Caledonian Road
Caledonian Road, Islington
The Cally (as locals call it) is a characterful north-south route running for a mile through the western side of Islington
In 1826 a company was formed to build a road from King’s Cross to the Holloway Road. Originally named Chalk Road, it ran through the open Copenhagen Fields for most of its length. In 1861 it was renamed Caledonian Road, after the Royal Caledonian Asylum, founded in 1815, which had moved to Copenhagen Fields in 1827. The asylum cared for “the children of soldiers, sailors and mariners, natives of Scotland, who have died or been disabled in the service of their country; and the children of indigent Scotch parents residing in London, not entitled to parochial relief.” Like the Reedham Asylum near Purley, the building has gone but its purpose survives in the form of a charitable trust.
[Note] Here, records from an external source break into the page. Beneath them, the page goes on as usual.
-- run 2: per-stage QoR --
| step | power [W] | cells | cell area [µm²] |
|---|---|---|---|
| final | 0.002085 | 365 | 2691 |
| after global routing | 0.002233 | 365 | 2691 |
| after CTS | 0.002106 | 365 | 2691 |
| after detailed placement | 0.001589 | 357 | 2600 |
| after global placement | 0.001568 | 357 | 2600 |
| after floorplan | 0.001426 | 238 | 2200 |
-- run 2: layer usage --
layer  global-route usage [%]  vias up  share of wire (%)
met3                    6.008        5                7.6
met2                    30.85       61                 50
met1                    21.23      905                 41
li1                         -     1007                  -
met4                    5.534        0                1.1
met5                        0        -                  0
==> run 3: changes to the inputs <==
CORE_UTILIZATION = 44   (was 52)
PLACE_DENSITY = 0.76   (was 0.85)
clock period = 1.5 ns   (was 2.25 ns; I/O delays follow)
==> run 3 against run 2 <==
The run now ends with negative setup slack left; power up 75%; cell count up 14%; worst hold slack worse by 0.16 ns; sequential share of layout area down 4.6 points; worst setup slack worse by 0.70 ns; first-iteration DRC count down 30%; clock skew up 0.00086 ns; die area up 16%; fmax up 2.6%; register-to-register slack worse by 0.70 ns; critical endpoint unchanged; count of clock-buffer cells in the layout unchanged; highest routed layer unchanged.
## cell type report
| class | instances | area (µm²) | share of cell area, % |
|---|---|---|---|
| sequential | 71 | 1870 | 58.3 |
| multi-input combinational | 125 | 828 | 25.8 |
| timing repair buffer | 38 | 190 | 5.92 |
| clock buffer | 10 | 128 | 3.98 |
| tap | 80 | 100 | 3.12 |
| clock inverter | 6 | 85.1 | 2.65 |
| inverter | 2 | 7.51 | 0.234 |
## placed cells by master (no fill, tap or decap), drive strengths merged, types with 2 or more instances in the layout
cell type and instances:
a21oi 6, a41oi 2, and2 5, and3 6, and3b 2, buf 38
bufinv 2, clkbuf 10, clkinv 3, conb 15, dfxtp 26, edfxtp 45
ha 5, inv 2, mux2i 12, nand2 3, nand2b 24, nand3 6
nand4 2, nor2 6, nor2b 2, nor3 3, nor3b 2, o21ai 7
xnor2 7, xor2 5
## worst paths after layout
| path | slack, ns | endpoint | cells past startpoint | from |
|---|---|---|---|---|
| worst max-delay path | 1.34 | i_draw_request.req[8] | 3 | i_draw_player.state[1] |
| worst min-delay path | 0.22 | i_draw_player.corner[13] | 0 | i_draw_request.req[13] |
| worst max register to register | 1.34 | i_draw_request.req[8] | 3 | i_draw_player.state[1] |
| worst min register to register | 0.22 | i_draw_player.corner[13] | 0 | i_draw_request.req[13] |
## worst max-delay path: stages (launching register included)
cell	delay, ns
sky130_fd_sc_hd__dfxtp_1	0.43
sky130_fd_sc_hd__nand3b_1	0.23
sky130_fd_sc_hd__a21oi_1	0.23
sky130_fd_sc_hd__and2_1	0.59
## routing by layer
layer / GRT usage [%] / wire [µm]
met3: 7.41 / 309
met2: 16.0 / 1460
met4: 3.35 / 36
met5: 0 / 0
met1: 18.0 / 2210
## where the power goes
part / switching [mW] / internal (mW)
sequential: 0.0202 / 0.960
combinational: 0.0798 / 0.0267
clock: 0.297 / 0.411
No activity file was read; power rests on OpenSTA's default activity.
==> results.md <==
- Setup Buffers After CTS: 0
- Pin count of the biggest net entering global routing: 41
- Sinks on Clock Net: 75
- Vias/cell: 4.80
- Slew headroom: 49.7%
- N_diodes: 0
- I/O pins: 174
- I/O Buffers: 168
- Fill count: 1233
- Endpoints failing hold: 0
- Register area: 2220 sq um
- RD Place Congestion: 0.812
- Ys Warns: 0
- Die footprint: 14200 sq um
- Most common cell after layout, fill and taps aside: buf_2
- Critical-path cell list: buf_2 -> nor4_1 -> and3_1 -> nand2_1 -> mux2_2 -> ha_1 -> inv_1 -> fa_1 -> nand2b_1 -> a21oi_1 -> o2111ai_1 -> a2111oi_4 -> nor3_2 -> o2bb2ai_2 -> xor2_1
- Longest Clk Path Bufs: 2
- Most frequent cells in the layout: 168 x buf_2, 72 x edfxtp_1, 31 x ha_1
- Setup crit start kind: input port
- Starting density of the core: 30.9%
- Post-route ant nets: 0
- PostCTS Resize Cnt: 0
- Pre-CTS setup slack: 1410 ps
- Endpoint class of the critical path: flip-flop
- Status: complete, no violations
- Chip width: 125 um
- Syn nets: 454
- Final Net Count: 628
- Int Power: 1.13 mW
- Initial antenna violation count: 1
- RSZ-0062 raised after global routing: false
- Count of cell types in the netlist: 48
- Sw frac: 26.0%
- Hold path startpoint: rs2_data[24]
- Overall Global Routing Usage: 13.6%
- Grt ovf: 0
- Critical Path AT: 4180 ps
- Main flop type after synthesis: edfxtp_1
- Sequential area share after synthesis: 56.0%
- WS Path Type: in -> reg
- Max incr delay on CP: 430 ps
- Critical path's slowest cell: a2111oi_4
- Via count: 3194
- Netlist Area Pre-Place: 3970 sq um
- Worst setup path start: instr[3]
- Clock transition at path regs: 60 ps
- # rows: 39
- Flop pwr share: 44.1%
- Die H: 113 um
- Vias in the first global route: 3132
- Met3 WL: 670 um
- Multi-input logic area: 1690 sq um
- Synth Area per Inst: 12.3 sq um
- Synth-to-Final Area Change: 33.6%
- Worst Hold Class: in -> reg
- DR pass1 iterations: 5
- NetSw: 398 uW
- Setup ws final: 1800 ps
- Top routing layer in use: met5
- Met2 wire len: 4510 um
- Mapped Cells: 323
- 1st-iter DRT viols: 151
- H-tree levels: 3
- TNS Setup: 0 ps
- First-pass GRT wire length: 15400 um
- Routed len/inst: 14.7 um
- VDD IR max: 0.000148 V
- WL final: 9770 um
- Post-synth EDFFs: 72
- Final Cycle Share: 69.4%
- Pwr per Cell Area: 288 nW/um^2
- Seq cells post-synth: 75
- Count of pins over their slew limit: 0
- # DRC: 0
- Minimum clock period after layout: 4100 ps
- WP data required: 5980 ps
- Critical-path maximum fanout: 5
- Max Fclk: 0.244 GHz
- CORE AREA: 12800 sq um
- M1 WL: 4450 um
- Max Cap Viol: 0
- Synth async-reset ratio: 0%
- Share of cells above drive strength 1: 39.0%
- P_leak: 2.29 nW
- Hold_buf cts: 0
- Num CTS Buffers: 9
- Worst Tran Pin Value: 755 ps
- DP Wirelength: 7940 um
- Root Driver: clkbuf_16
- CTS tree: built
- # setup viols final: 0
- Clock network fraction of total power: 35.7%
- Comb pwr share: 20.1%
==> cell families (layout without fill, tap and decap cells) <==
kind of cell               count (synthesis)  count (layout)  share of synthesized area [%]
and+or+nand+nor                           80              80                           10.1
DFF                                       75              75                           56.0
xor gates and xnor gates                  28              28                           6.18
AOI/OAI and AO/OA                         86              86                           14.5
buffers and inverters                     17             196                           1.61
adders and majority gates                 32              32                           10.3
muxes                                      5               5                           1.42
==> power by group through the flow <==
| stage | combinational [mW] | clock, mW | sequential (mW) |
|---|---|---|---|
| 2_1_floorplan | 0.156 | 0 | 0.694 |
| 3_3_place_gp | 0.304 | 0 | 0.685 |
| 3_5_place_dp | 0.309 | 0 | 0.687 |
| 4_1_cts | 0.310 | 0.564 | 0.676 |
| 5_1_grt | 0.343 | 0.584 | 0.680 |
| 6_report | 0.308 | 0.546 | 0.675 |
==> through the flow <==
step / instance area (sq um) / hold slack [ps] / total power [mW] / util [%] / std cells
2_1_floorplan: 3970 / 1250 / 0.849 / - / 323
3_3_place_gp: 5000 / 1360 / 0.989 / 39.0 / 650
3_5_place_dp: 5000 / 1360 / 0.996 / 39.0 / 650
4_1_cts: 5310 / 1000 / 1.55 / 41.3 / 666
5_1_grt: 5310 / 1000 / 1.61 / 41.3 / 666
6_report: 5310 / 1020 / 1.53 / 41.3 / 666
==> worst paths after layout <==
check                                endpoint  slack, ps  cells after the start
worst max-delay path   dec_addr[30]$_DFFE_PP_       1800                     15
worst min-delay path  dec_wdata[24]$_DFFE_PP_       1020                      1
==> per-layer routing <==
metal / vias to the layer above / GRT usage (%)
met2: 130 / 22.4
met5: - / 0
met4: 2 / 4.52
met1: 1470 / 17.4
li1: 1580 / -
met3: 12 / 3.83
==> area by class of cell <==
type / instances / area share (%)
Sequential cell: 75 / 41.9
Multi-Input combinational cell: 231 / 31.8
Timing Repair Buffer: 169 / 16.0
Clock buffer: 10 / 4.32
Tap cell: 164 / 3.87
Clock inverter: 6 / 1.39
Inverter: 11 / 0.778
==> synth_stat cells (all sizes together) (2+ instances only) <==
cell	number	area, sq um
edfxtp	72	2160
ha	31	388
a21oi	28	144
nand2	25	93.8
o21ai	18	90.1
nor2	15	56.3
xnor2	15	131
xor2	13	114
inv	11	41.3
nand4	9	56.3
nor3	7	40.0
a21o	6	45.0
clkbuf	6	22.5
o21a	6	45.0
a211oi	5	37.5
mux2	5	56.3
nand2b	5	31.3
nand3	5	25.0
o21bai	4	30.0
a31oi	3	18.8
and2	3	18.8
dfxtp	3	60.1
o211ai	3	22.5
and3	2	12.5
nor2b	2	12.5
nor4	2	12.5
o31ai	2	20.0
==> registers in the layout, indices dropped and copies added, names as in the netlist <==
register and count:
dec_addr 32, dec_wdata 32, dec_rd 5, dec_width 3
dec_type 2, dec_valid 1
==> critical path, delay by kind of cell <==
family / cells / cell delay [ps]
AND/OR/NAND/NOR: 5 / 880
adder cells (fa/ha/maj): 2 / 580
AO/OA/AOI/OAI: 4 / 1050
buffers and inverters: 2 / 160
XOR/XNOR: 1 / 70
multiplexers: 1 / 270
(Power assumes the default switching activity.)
===== src/mem_pkg.sv =====
`default_nettype none

package mem_pkg;

    localparam int xlen          = 32;
    localparam int mem_words     = 256;                  // 1 KiB of data memory
    localparam int mem_addr_bits = $clog2(mem_words);

    localparam logic [6:0] opcode_load  = 7'b0000011;
    localparam logic [6:0] opcode_store = 7'b0100011;

    typedef enum logic [1:0] {
        INST_NONE,
        INST_LOAD,
        INST_STORE
    } inst_type_e;

    // Encoded as funct3
    typedef enum logic [2:0] {
        LOAD_BYTE  = 3'b000,
        LOAD_HALF  = 3'b001,
        LOAD_WORD  = 3'b010,
        ULOAD_BYTE = 3'b100,
        ULOAD_HALF = 3'b101
    } mem_width_e;

    // Stores reuse the signed load codes
    localparam mem_width_e STORE_BYTE = LOAD_BYTE;
    localparam mem_width_e STORE_HALF = LOAD_HALF;
    localparam mem_width_e STORE_WORD = LOAD_WORD;

    typedef struct packed {
        logic [11:0] imm;
        logic [4:0]  rs1;
        logic [2:0]  funct3;
        logic [4:0]  rd;
        logic [6:0]  opcode;
    } i_fields_t;

    typedef struct packed {
        logic [6:0]  imm_hi;
        logic [4:0]  rs2;
        logic [4:0]  rs1;
        logic [2:0]  funct3;
        logic [4:0]  imm_lo;
        logic [6:0]  opcode;
    } s_fields_t;

    // Loads decode as I-type, stores as S-type
    typedef union packed {
        i_fields_t i_type;
        s_fields_t s_type;
    } rv_instr_u;

endpackage

`default_nettype wire


===== src/mem_bus_if.sv =====
`timescale 1ns/10ps
`default_nettype none

interface mem_bus_if;

    logic                              req;        // One-cycle strobe
    logic                              we;
    logic [mem_pkg::mem_addr_bits-1:0] word_addr;
    logic [3:0]                        byte_en;
    logic [mem_pkg::xlen-1:0]          wdata;
    logic [mem_pkg::xlen-1:0]          rdata;      // Valid the cycle after a read

    modport lsu (
        output req,
        output we,
        output word_addr,
        output byte_en,
        output wdata,
        input  rdata
    );

    modport mem (
        input  req,
        input  we,
        input  word_addr,
        input  byte_en,
        input  wdata,
        output rdata
    );

endinterface

`default_nettype wire


===== src/load_store_unit.sv =====
`timescale 1ns/10ps
`default_nettype none

module load_store_unit (
    input  logic                     iClk,
    input  logic                     reset,
    input  logic                     dec_valid,
    input  mem_pkg::inst_type_e      dec_type,
    input  mem_pkg::mem_width_e      dec_width,
    input  logic [mem_pkg::xlen-1:0] dec_addr,
    input  logic [mem_pkg::xlen-1:0] dec_wdata,
    input  logic [4:0]               dec_rd,
    mem_bus_if.lsu                   bus,
    output logic                     load_valid,
    output logic [mem_pkg::xlen-1:0] load_data,
    output logic [4:0]               load_rd
);

    logic [1:0]               offset;
    logic [mem_pkg::xlen-1:0] st_data;
    logic [3:0]               st_be;
    logic                     is_load;

    logic                     ld_pending;
    logic [1:0]               ld_offset;
    mem_pkg::mem_width_e      ld_width;
    logic [4:0]               ld_rd;
    logic [7:0]               ld_byte;
    logic [15:0]              ld_half;

    assign offset  = dec_addr[1:0];
    assign is_load = dec_valid && (dec_type == mem_pkg::INST_LOAD);

    // Place store data in the addressed lanes
    always_comb begin
        case (dec_width)
            mem_pkg::STORE_BYTE: begin
                st_data = {4{dec_wdata[7:0]}};
                st_be   = 4'b0001 << offset;
            end
            mem_pkg::STORE_HALF: begin
                if (offset == 2'd3) begin
                    st_data = {dec_wdata[15:0], 16'h0000};  // Upper half
                    st_be   = 4'b1100;
                end else begin
                    st_data = {16'h0000, dec_wdata[15:0]} << {offset, 3'b000};
                    st_be   = 4'b0011 << offset;
                end
            end
            default: begin                                  // Word and unknown codes
                st_data = dec_wdata;
                st_be   = 4'b1111;
            end
        endcase
    end

    assign bus.req       = dec_valid;
    assign bus.we        = dec_valid && (dec_type == mem_pkg::INST_STORE);
    assign bus.word_addr = dec_addr[mem_pkg::mem_addr_bits+1:2]; // Wraps at memory size
    assign bus.byte_en   = bus.we ? st_be : 4'b0000;
    assign bus.wdata     = st_data;

    always_ff @(posedge iClk) begin
        if (reset) begin
            ld_pending <= 1'b0;
        end else begin
            ld_pending <= is_load;
        end
    end

    always_ff @(posedge iClk) begin
        if (is_load) begin
            ld_offset <= offset;
            ld_width  <= dec_width;
            ld_rd     <= dec_rd;
        end
    end

    assign ld_byte = bus.rdata[{ld_offset, 3'b000} +: 8];

    always_comb begin
        case (ld_offset)
            2'd0:    ld_half = bus.rdata[15:0];
            2'd1:    ld_half = bus.rdata[23:8];
            default: ld_half = bus.rdata[31:16];          // Offset 3 reads upper half
        endcase
    end

    always_comb begin
        case (ld_width)
            mem_pkg::LOAD_BYTE:  load_data = {{24{ld_byte[7]}}, ld_byte};
            mem_pkg::ULOAD_BYTE: load_data = {24'h000000, ld_byte};
            mem_pkg::LOAD_HALF:  load_data = {{16{ld_half[15]}}, ld_half};
            mem_pkg::ULOAD_HALF: load_data = {16'h0000, ld_half};
            default:             load_data = bus.rdata;
        endcase
    end

    assign load_valid = ld_pending;
    assign load_rd    = ld_rd;

    // Every store must touch at least one lane
    a_store_has_lanes: assert property (
        @(posedge iClk) disable iff (reset)
        (bus.req && bus.we) |-> (bus.byte_en != 4'b0000)
    ) else $error("load_store_unit: store with empty byte_en");

endmodule

`default_nettype wire


===== src/flat_wrapper.sv =====
// flat-port wrapper written by rule: the top's interface ports become plain ports
module load_store_unit_flat 
  (iClk, reset, dec_valid, dec_type, dec_width, dec_addr, dec_wdata, dec_rd, load_valid, load_data, load_rd, bus_req, bus_we, bus_word_addr, bus_byte_en, bus_wdata, bus_rdata);
  mem_bus_if bus_i ();
  input  logic iClk;
  input  logic reset;
  input  logic dec_valid;
  input  mem_pkg::inst_type_e dec_type;
  input  mem_pkg::mem_width_e dec_width;
  input  logic [mem_pkg::xlen-1:0] dec_addr;
  input  logic [mem_pkg::xlen-1:0] dec_wdata;
  input  logic [4:0] dec_rd;
  output logic load_valid;
  output logic [mem_pkg::xlen-1:0] load_data;
  output logic [4:0] load_rd;
  output wire logic [$bits(bus_i.req)-1:0] bus_req;
  output wire logic [$bits(bus_i.we)-1:0] bus_we;
  output wire logic [$bits(bus_i.word_addr)-1:0] bus_word_addr;
  output wire logic [$bits(bus_i.byte_en)-1:0] bus_byte_en;
  output wire logic [$bits(bus_i.wdata)-1:0] bus_wdata;
  input wire logic [$bits(bus_i.rdata)-1:0] bus_rdata;
  assign bus_req = bus_i.req;
  assign bus_we = bus_i.we;
  assign bus_word_addr = bus_i.word_addr;
  assign bus_byte_en = bus_i.byte_en;
  assign bus_wdata = bus_i.wdata;
  assign bus_i.rdata = bus_rdata;
  load_store_unit u_core (.iClk(iClk), .reset(reset), .dec_valid(dec_valid), .dec_type(dec_type), .dec_width(dec_width), .dec_addr(dec_addr), .dec_wdata(dec_wdata), .dec_rd(dec_rd), .bus(bus_i), .load_valid(load_valid), .load_data(load_data), .load_rd(load_rd));
endmodule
Terraced houses were built for the middle classes in the 1850s but these soon slid downmarket, often with more than one family occupying each property.
Pentonville Prison was built on land to the south of the asylum in 1842. The Great Northern Hospital stood on the Caledonian Road until 1884. In 1892 the first public baths in Islington, with first- and second-class facilities, were built on the hospital site. The baths were demolished and rebuilt in 1980 and are universally known as the Cally Pool.
Most decades of the 20th century saw further developments of some kind, including the construction of post-war council flats, and more housing in the 1980s, mainly at the northern end of the road. The area north-east of Caledonian Road station is the site of a massive waste recycling centre, decanted here as part of Arsenal Football Club’s relocation from Highbury to the Emirates Stadium.
Caledonian Road is home to Housmans Bookshop and to numerous alternative charities and community organisations, related to issues as diverse as gay rights and counselling, pacifism, Tibetan Buddhism, and support for prisoners’ families. There’s also a number of home improvement shops, specialising in ironwork, glass, paint and second-hand furniture.
The relative affordability of the road and its hinterland has attracted various groups of incomers in recent times, including young graduates and others who may not stay long. Nevertheless, the Cally remains a comparative rarity in today’s London: primarily a close-knit working-class community.
More than 70 per cent of the Caledonian ward’s residents live in rented accomodation, mostly council flats.
The road’s distinctive character was the subject of a BBC Two documentary in 2012, in the Secret History of Our Streets series.
In 2013 Network Rail worked with the local community to repaint the bridge across the Caledonian Road with the words ‘The Cally’. Like many other railway bridges crossing British main roads, it had previously carried an advertisement for Ferodo brake pads.
The London Canal Museum, on New Wharf Road, was built as a cold store in 1863 to preserve ice imported from Norway to make ice cream.